2020年12月30日水曜日

穂村弘『にょにょっ記』

年末の、一般的にはあわただしいなか、小中で同級生だった石羽紫史からLINEが届く。
「突然ですが」
こんな時期にこんな書き出しのメッセージにはろくなものがない。
やはり同級だった大野雪絵の訃報だった。
大野とは中学に入ってから同じクラスになったことはなく、小学生の頃もさほど話をした思い出もない。僕にとっては名もなき同級生であり、おそらく彼女にとってもそれは同様だったろう。7~8年前だったか、通っていた小学校と中学校、そして周辺の学校も統合されて、新たに小中一貫校ができた。たしかその年に同期会が開かれて、地元の居酒屋に何人か集まった。そのときことばを交わしたけれど、はじめて会話をしたような感じだった。
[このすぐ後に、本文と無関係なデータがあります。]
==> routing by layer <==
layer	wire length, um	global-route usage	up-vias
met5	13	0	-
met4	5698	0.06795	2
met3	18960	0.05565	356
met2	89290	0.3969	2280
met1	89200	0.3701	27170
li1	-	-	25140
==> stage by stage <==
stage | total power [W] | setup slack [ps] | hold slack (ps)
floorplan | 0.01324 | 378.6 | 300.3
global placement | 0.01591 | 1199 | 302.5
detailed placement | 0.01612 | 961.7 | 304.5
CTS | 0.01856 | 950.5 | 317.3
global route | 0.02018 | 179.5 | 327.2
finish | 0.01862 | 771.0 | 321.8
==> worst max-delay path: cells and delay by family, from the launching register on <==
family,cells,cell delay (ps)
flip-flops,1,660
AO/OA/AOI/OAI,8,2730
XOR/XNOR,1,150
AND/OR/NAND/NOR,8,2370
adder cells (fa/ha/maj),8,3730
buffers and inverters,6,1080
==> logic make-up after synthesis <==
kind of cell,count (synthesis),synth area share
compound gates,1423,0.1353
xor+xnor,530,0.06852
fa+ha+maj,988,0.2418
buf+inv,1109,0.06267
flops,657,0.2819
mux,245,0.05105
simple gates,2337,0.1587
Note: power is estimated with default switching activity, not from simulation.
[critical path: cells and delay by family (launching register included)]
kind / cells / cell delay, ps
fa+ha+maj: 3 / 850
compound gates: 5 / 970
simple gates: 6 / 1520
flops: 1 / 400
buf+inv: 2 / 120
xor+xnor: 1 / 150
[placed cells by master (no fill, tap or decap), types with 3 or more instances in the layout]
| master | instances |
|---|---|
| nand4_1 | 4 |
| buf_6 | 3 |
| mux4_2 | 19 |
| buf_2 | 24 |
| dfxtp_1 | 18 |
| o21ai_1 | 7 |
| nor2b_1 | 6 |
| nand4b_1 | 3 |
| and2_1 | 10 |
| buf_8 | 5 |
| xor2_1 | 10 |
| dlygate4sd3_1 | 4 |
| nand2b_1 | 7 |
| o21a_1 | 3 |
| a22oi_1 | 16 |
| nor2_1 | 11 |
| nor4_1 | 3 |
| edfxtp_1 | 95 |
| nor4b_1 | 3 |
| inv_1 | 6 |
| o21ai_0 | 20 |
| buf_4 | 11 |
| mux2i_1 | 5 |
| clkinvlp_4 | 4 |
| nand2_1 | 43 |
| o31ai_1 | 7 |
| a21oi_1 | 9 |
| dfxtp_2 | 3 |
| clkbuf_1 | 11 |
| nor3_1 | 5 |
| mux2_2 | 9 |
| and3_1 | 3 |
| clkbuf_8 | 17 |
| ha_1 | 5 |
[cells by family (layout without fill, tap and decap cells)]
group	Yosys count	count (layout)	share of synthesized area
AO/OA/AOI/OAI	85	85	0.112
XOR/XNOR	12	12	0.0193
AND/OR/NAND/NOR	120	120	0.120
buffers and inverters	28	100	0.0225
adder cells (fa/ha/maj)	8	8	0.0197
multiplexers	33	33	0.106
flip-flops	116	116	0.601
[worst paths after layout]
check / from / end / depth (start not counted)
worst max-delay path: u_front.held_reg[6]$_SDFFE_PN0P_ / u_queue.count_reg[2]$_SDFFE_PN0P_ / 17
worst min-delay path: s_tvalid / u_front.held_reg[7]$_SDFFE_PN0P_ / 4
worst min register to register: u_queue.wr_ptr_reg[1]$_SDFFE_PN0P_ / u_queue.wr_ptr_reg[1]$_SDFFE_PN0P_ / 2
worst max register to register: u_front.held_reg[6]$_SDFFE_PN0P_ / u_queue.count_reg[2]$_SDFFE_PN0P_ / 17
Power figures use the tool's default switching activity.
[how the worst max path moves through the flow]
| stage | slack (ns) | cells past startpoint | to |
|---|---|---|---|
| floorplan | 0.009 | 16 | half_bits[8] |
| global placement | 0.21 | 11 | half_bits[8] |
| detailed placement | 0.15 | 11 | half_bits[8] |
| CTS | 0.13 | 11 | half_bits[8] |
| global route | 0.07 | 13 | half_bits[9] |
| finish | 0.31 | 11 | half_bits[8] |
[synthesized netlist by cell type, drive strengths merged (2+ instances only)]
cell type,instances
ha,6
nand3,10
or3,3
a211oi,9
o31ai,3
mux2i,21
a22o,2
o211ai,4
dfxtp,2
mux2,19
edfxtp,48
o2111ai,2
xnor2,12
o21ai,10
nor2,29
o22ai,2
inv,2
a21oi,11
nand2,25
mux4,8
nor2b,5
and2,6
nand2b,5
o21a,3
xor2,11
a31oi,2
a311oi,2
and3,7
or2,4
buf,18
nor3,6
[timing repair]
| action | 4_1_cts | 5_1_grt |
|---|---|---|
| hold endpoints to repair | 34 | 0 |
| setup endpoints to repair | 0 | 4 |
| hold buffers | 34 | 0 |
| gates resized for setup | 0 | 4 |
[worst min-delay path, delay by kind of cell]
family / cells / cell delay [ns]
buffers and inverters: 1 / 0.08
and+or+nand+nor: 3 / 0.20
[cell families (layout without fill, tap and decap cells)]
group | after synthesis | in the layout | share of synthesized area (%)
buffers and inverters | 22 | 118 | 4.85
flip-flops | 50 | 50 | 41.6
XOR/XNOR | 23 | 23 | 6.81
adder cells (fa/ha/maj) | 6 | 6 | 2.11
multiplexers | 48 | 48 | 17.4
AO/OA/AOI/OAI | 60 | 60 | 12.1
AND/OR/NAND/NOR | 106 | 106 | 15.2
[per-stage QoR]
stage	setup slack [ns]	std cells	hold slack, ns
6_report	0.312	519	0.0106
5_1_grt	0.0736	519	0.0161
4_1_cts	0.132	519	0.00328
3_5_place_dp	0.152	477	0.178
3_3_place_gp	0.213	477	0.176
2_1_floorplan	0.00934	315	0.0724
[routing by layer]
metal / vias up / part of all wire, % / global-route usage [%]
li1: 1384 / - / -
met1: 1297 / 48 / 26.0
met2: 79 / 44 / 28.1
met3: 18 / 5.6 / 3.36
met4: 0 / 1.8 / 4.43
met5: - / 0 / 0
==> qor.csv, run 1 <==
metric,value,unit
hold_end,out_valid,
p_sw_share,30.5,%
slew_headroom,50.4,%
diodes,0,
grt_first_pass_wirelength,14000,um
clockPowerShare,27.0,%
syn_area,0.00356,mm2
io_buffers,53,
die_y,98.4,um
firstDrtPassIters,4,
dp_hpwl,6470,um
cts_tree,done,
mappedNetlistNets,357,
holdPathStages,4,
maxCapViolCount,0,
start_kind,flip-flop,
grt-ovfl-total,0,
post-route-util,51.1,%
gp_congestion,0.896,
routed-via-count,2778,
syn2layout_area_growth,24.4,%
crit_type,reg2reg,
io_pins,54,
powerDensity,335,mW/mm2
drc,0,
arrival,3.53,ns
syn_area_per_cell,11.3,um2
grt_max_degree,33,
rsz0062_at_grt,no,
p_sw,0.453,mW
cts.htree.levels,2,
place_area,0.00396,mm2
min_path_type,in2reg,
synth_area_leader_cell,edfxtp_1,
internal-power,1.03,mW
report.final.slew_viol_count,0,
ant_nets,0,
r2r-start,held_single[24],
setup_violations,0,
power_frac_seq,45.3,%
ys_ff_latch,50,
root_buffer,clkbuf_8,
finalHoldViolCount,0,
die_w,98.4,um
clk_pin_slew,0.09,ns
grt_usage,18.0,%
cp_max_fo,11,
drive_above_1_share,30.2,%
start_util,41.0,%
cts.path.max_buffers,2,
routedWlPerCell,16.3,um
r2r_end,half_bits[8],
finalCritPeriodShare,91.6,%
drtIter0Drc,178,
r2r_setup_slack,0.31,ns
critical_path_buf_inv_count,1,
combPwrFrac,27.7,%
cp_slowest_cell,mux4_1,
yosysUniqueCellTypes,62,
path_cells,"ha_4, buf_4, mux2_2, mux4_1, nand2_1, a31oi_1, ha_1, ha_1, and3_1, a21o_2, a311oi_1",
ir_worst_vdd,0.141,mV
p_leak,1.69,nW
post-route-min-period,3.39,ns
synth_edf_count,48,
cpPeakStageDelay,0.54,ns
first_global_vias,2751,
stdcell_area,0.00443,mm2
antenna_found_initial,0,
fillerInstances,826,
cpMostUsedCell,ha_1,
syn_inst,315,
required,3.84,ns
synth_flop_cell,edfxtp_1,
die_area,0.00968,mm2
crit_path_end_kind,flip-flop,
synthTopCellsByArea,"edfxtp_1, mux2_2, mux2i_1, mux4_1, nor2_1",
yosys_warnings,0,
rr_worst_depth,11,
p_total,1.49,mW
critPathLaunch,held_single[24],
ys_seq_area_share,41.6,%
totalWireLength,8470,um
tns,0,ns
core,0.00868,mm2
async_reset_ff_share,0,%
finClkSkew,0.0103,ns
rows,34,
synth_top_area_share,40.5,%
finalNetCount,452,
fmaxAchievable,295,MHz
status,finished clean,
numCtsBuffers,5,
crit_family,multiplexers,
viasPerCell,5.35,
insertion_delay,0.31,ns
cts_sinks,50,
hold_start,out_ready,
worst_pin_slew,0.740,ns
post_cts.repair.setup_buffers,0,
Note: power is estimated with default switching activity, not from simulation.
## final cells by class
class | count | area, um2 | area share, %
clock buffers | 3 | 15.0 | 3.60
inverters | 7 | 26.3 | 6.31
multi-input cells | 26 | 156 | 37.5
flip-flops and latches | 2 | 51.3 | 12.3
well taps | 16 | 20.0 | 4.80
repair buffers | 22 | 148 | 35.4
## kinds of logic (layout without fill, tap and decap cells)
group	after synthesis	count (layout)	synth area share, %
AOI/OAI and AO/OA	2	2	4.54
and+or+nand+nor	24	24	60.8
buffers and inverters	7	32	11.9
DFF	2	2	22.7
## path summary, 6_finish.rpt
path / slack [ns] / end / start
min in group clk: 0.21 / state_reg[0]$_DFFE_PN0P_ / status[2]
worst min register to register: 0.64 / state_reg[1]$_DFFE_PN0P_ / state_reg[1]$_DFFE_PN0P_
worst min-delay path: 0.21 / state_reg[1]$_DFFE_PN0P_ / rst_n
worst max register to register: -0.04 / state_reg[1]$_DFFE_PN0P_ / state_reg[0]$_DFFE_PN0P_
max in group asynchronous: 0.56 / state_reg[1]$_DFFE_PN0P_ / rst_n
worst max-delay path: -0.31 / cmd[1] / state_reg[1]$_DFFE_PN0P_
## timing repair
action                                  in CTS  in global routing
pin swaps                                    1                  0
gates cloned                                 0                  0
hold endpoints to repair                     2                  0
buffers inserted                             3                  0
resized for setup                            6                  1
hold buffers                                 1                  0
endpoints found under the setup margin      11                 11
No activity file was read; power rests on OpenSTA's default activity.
`src/hdl/rounded_rect_alpha_fill_macros.svh`:
```
// assertion helpers, sampled on clk and disabled during rst
`ifndef ROUNDED_RECT_ALPHA_FILL_MACROS_SVH
`define ROUNDED_RECT_ALPHA_FILL_MACROS_SVH

// same-cycle implication
`define RRF_ASSERT_NOW(label, ante, cons) \
  label: assert property (@(posedge clk) disable iff (rst) (ante) |-> (cons)) \
    else $error("rrf: same-cycle check failed");

// next-cycle implication
`define RRF_ASSERT_NEXT(label, ante, cons) \
  label: assert property (@(posedge clk) disable iff (rst) (ante) |=> cons) \
    else $error("rrf: next-cycle check failed");

`endif

```
`src/hdl/rrf_pkg.sv`:
```
package rrf_pkg;

  localparam int PIX_W          = 13;
  localparam int COORD_BITS_DEF = 13;
  localparam int CFG_IDX_W      = 4;
  localparam int CFG_DATA_W     = 32;

  localparam logic [23:0] RB_MASK       = 24'hFF00FF;
  localparam logic [23:0] G_MASK        = 24'h00FF00;
  localparam logic [7:0]  ALPHA_OPAQUE  = 8'd255;
  localparam logic [7:0]  ALPHA_CLEAR   = 8'd0;

  typedef enum logic [CFG_IDX_W-1:0] {
    REG_RECT_LEFT     = 4'd0,
    REG_RECT_TOP      = 4'd1,
    REG_RECT_WIDTH    = 4'd2,
    REG_RECT_HEIGHT   = 4'd3,
    REG_CORNER_RADIUS = 4'd4,
    REG_FILL_COLOR    = 4'd5,
    REG_SCREEN_WIDTH  = 4'd6,
    REG_SCREEN_HEIGHT = 4'd7
  } cfg_idx_t;

  typedef struct packed {
    logic [11:0] rect_left;
    logic [11:0] rect_top;
    logic [12:0] rect_width;
    logic [12:0] rect_height;
    logic [11:0] corner_radius;
    logic [31:0] fill_color;
    logic [12:0] screen_width;
    logic [12:0] screen_height;
  } cfg_t;

  typedef struct packed {
    logic [PIX_W-1:0] pixel_col;
    logic [PIX_W-1:0] pixel_row;
    logic [31:0]      background;
  } in_item_t;

  typedef struct packed {
    logic        write_enable;
    logic [31:0] new_pixel;
  } out_item_t;

endpackage

```
`src/hdl/rrf_cfg_regs.sv`:
```
module rrf_cfg_regs
  import rrf_pkg::*;
(
  input  logic                  clk,
  input  logic                  rst,
  input  logic                  wr_en,
  input  logic [CFG_IDX_W-1:0]  wr_index,
  input  logic [CFG_DATA_W-1:0] wr_data,
  output cfg_t                  cfg
);

  always_ff @(posedge clk) begin
    if (rst) begin
      cfg <= '0;
    end else if (wr_en) begin
      unique case (wr_index)
        REG_RECT_LEFT:     cfg.rect_left     <= wr_data[11:0];
        REG_RECT_TOP:      cfg.rect_top      <= wr_data[11:0];
        REG_RECT_WIDTH:    cfg.rect_width    <= wr_data[12:0];
        REG_RECT_HEIGHT:   cfg.rect_height   <= wr_data[12:0];
        REG_CORNER_RADIUS: cfg.corner_radius <= wr_data[11:0];
        REG_FILL_COLOR:    cfg.fill_color    <= wr_data[31:0];
        REG_SCREEN_WIDTH:  cfg.screen_width  <= wr_data[12:0];
        REG_SCREEN_HEIGHT: cfg.screen_height <= wr_data[12:0];
        default: ;
      endcase
    end
  end

endmodule

```
`src/hdl/rrf_cover.sv`:
```
module rrf_cover
  import rrf_pkg::*;
#(
  parameter int COORD_BITS = COORD_BITS_DEF
) (
  input  cfg_t             cfg,
  input  logic [PIX_W-1:0] pixel_col,
  input  logic [PIX_W-1:0] pixel_row,
  output logic             hit
);

  localparam logic [PIX_W-1:0] CMASK =
    (COORD_BITS >= PIX_W) ? {PIX_W{1'b1}} : PIX_W'((1 << COORD_BITS) - 1);

  // depth into a rounded corner along one axis, zero on the straight part
  function automatic logic [11:0] corner_off(logic [12:0] p, logic [11:0] start,
                                             logic [12:0] len, logic [11:0] rad);
    logic [13:0]        lo;
    logic signed [14:0] hi;
    logic signed [14:0] ps;
    logic [14:0]        d;
    lo = {2'b0, start} + {2'b0, rad};
    hi = $signed({3'b0, start}) + $signed({2'b0, len}) - $signed({3'b0, rad});
    ps = $signed({2'b0, p});
    if ({1'b0, p} < lo) begin
      d = {1'b0, lo - {1'b0, p}};
    end else if (ps >= hi) begin
      d = 15'(ps - hi + 15'sd1);
    end else begin
      d = '0;
    end
    return d[11:0];
  endfunction

  logic [PIX_W-1:0] col, row;
  logic [13:0]      x_end, y_end;
  logic             in_rect, on_screen, corner_ok, alpha_on;
  logic [11:0]      dx, dy;
  logic [23:0]      dxx, dyy, rr;
  logic [24:0]      dsq;

  always_comb begin
    col   = pixel_col & CMASK;
    row   = pixel_row & CMASK;
    x_end = {2'b0, cfg.rect_left} + {1'b0, cfg.rect_width};
    y_end = {2'b0, cfg.rect_top} + {1'b0, cfg.rect_height};
    in_rect = ({1'b0, col} >= {2'b0, cfg.rect_left}) && ({1'b0, col} < x_end) &&
              ({1'b0, row} >= {2'b0, cfg.rect_top}) && ({1'b0, row} < y_end);

    // offsets are only meaningful inside the rectangle, where they never exceed the radius
    dx   = corner_off(col, cfg.rect_left, cfg.rect_width, cfg.corner_radius);
    dy   = corner_off(row, cfg.rect_top, cfg.rect_height, cfg.corner_radius);
    dxx  = 24'(dx) * 24'(dx);
    dyy  = 24'(dy) * 24'(dy);
    rr   = 24'(cfg.corner_radius) * 24'(cfg.corner_radius);
    dsq  = {1'b0, dxx} + {1'b0, dyy};
    corner_ok = (dx == '0) || (dy == '0) || (dsq <= {1'b0, rr});

    on_screen = (col < cfg.screen_width) && (row < cfg.screen_height);
    alpha_on  = cfg.fill_color[31:24] != ALPHA_CLEAR;
    hit = in_rect && corner_ok && on_screen && alpha_on;
  end

endmodule

```
`src/hdl/rrf_blend.sv`:
```
module rrf_blend
  import rrf_pkg::*;
(
  input  logic [31:0] fill_color,
  input  logic [31:0] background,
  output logic [31:0] pixel
);

  // exact floor(x / 255): shift-add estimate is low by at most one
  function automatic logic [24:0] div255(logic [31:0] x);
    logic [32:0] s;
    logic [24:0] q0;
    logic [32:0] prod;
    logic [32:0] rem;
    s    = {1'b0, x} + {9'b0, x[31:8]} + {17'b0, x[31:16]} + {25'b0, x[31:24]};
    q0   = s[32:8];
    prod = {q0, 8'b0} - {8'b0, q0};
    rem  = {1'b0, x} - prod;
    return q0 + {24'b0, (rem >= 33'd255)};
  endfunction

  logic [7:0]  a, na;
  logic [31:0] rb_fa, rb_bn, rb_sum, g_fa, g_bn, g_sum;
  logic [24:0] rb_q, g_q;

  always_comb begin
    a      = fill_color[31:24];
    na     = ALPHA_OPAQUE - a;
    rb_fa  = 32'(fill_color[23:0] & RB_MASK) * 32'(a);
    rb_bn  = 32'(background[23:0] & RB_MASK) * 32'(na);
    g_fa   = 32'(fill_color[23:0] & G_MASK) * 32'(a);
    g_bn   = 32'(background[23:0] & G_MASK) * 32'(na);
    rb_sum = rb_fa + rb_bn;
    g_sum  = g_fa + g_bn;
    rb_q   = div255(rb_sum);
    g_q    = div255(g_sum);
    if (a == ALPHA_OPAQUE) begin
      pixel = fill_color;
    end else begin
      pixel = {8'h00, (rb_q[23:0] & RB_MASK) | (g_q[23:0] & G_MASK)};
    end
  end

endmodule

```
`src/hdl/rounded_rect_alpha_fill.sv`:
```
// channel | direction | handshake                 | payload
// --------+-----------+---------------------------+--------------------------------
// item    | in        | start & !busy             | pixel_col, pixel_row, background
// result  | out       | done, one cycle, no stall | write_enable, new_pixel
// config  | in        | cfg_valid & cfg_ready     | cfg_index, cfg_data
//
// one item per cycle; a result strobes on done after the input and result registers
// the path is input register, coverage test and blend side by side, result register
// rst is synchronous; busy and !cfg_ready only during rst, config registers read zero after
// the result side cannot stall, so items are never held off once out of reset
`include "rounded_rect_alpha_fill_macros.svh"

module rounded_rect_alpha_fill
  import rrf_pkg::*;
#(
  parameter int COORD_BITS = COORD_BITS_DEF
) (
  input  logic                  clk,
  input  logic                  rst,
  input  logic                  start,
  output logic                  busy,
  input  in_item_t              item,
  output logic                  done,
  output out_item_t             result,
  input  logic                  cfg_valid,
  output logic                  cfg_ready,
  input  logic [CFG_IDX_W-1:0]  cfg_index,
  input  logic [CFG_DATA_W-1:0] cfg_data
);

  cfg_t      cfg;
  logic      in_valid;
  in_item_t  in_q;
  logic      hit;
  logic [31:0] blend_pix;
  out_item_t result_next;

  assign busy      = rst;
  assign cfg_ready = !rst;

  rrf_cfg_regs u_cfg (
    .clk      (clk),
    .rst      (rst),
    .wr_en    (cfg_valid && cfg_ready),
    .wr_index (cfg_index),
    .wr_data  (cfg_data),
    .cfg      (cfg)
  );

  always_ff @(posedge clk) begin
    if (rst) begin
      in_valid <= 1'b0;
    end else begin
      in_valid <= start && !busy;
    end
    if (start && !busy) begin
      in_q <= item;
    end
  end

  rrf_cover #(
    .COORD_BITS (COORD_BITS)
  ) u_cover (
    .cfg       (cfg),
    .pixel_col (in_q.pixel_col),
    .pixel_row (in_q.pixel_row),
    .hit       (hit)
  );

  rrf_blend u_blend (
    .fill_color (cfg.fill_color),
    .background (in_q.background),
    .pixel      (blend_pix)
  );

  always_comb begin
    result_next.write_enable = hit;
    result_next.new_pixel    = hit ? blend_pix : '0;
  end

  always_ff @(posedge clk) begin
    if (rst) begin
      done <= 1'b0;
    end else begin
      done <= in_valid;
    end
    if (in_valid) begin
      result <= result_next;
    end
  end

  `RRF_ASSERT_NEXT(a_item_latency, start && !busy, ##1 done)
  `RRF_ASSERT_NOW(a_idle_zero, done && !result.write_enable, result.new_pixel == '0)
  `RRF_ASSERT_NOW(a_clear_alpha, done && ($past(cfg.fill_color[31:24]) == ALPHA_CLEAR),
                  !result.write_enable)
  `RRF_ASSERT_NOW(a_opaque_copy,
                  done && result.write_enable &&
                  ($past(cfg.fill_color[31:24]) == ALPHA_OPAQUE),
                  result.new_pixel == $past(cfg.fill_color))

endmodule

```
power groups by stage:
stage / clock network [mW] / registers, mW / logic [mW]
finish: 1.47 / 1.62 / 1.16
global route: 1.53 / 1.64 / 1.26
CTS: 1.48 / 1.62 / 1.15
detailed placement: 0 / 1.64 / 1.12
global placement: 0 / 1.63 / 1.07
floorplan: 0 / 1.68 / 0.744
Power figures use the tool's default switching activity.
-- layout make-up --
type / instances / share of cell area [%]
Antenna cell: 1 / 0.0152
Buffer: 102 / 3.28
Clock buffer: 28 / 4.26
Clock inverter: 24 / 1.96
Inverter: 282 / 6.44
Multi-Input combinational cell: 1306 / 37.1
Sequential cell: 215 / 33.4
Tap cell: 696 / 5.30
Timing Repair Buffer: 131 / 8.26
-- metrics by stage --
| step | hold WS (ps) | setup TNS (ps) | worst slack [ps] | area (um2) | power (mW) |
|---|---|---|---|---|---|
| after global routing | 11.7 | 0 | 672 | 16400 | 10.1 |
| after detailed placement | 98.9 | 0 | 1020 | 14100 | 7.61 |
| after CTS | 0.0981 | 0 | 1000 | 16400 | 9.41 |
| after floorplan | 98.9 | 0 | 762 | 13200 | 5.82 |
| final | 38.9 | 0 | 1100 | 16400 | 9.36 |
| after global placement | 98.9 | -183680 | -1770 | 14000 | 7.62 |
### config.mk
export PLATFORM = sky130hd
export DESIGN_NAME = rvt_lane
export DESIGN_NICKNAME = d
export VERILOG_FILES = /design/src/register_vulnerability_tracker_macros.svh /design/src/rvt_pkg.sv /design/src/rvt_lane.sv
export SDC_FILE = /design/constraint.sdc
export NUM_CORES = 1
export LEC_CHECK = 0
export BUFFER_PORTS_ARGS = -buffer_cell sky130_fd_sc_hd__buf_4
export CORE_UTILIZATION = 53
export DETAILED_ROUTE_END_ITERATION = 10
export MAX_ROUTING_LAYER = met4
export PLACE_DENSITY_LB_ADDON = 0.15
export SYNTH_ARGS = -nofsm -noshare
export SYNTH_HDL_FRONTEND = slang
export SYNTH_SLANG_ARGS = --single-unit
export TNS_END_PERCENT = 50
### constraint.sdc
create_clock -name clk -period 9.4 [get_ports clk]
set_input_delay 1.41 -clock clk [delete_from_list [all_inputs] [get_ports clk]]
set_output_delay 1.41 -clock clk [all_outputs]
set_load 0.1 [all_outputs]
その2年くらいあとで、母が地元の大学病院に入院して手術をした。
「大野さんって知ってる?おまえの同級生だっていうんだよ」
術後、母から聞いておどろいた。大野雪絵はその病院でヘルパーとして働いていたのである。
患者のデータ、たとえば住所や保証人の名前を見て、僕の母だとわかったのだろう。入院中はずいぶんと声をかけてもらい、励ましてもくれたにちがいない。
前回読んだ『にょっ記』に続いて続編を読んでみる。
なんでもないようなことをひけらかすのではなく、なんでもないように描いている。おもしろい。どんなふうにおもしろいかというと腹を抱えて笑いころげるようなおもしろさではない。遠赤外線の暖房器具のようにおもしろい。こういうおもしろさこそたいせつにしたい。どうやら続々編もあるようだ。
通夜は大田区の海に近い斎場で営まれた。父を送ったところでもあり、訪ねるのはそれ以来ということになる。東京モノレールの駅からずいぶんと歩く記憶があったが、数分でたどり着いた。大野は祭好きで、町会の神輿を毎年担いでいたという(今年は残念ながら中止なったと聞いている)。石羽もその仲間であるらしい。そろいの半纏を来た人が大勢列をつくっていた。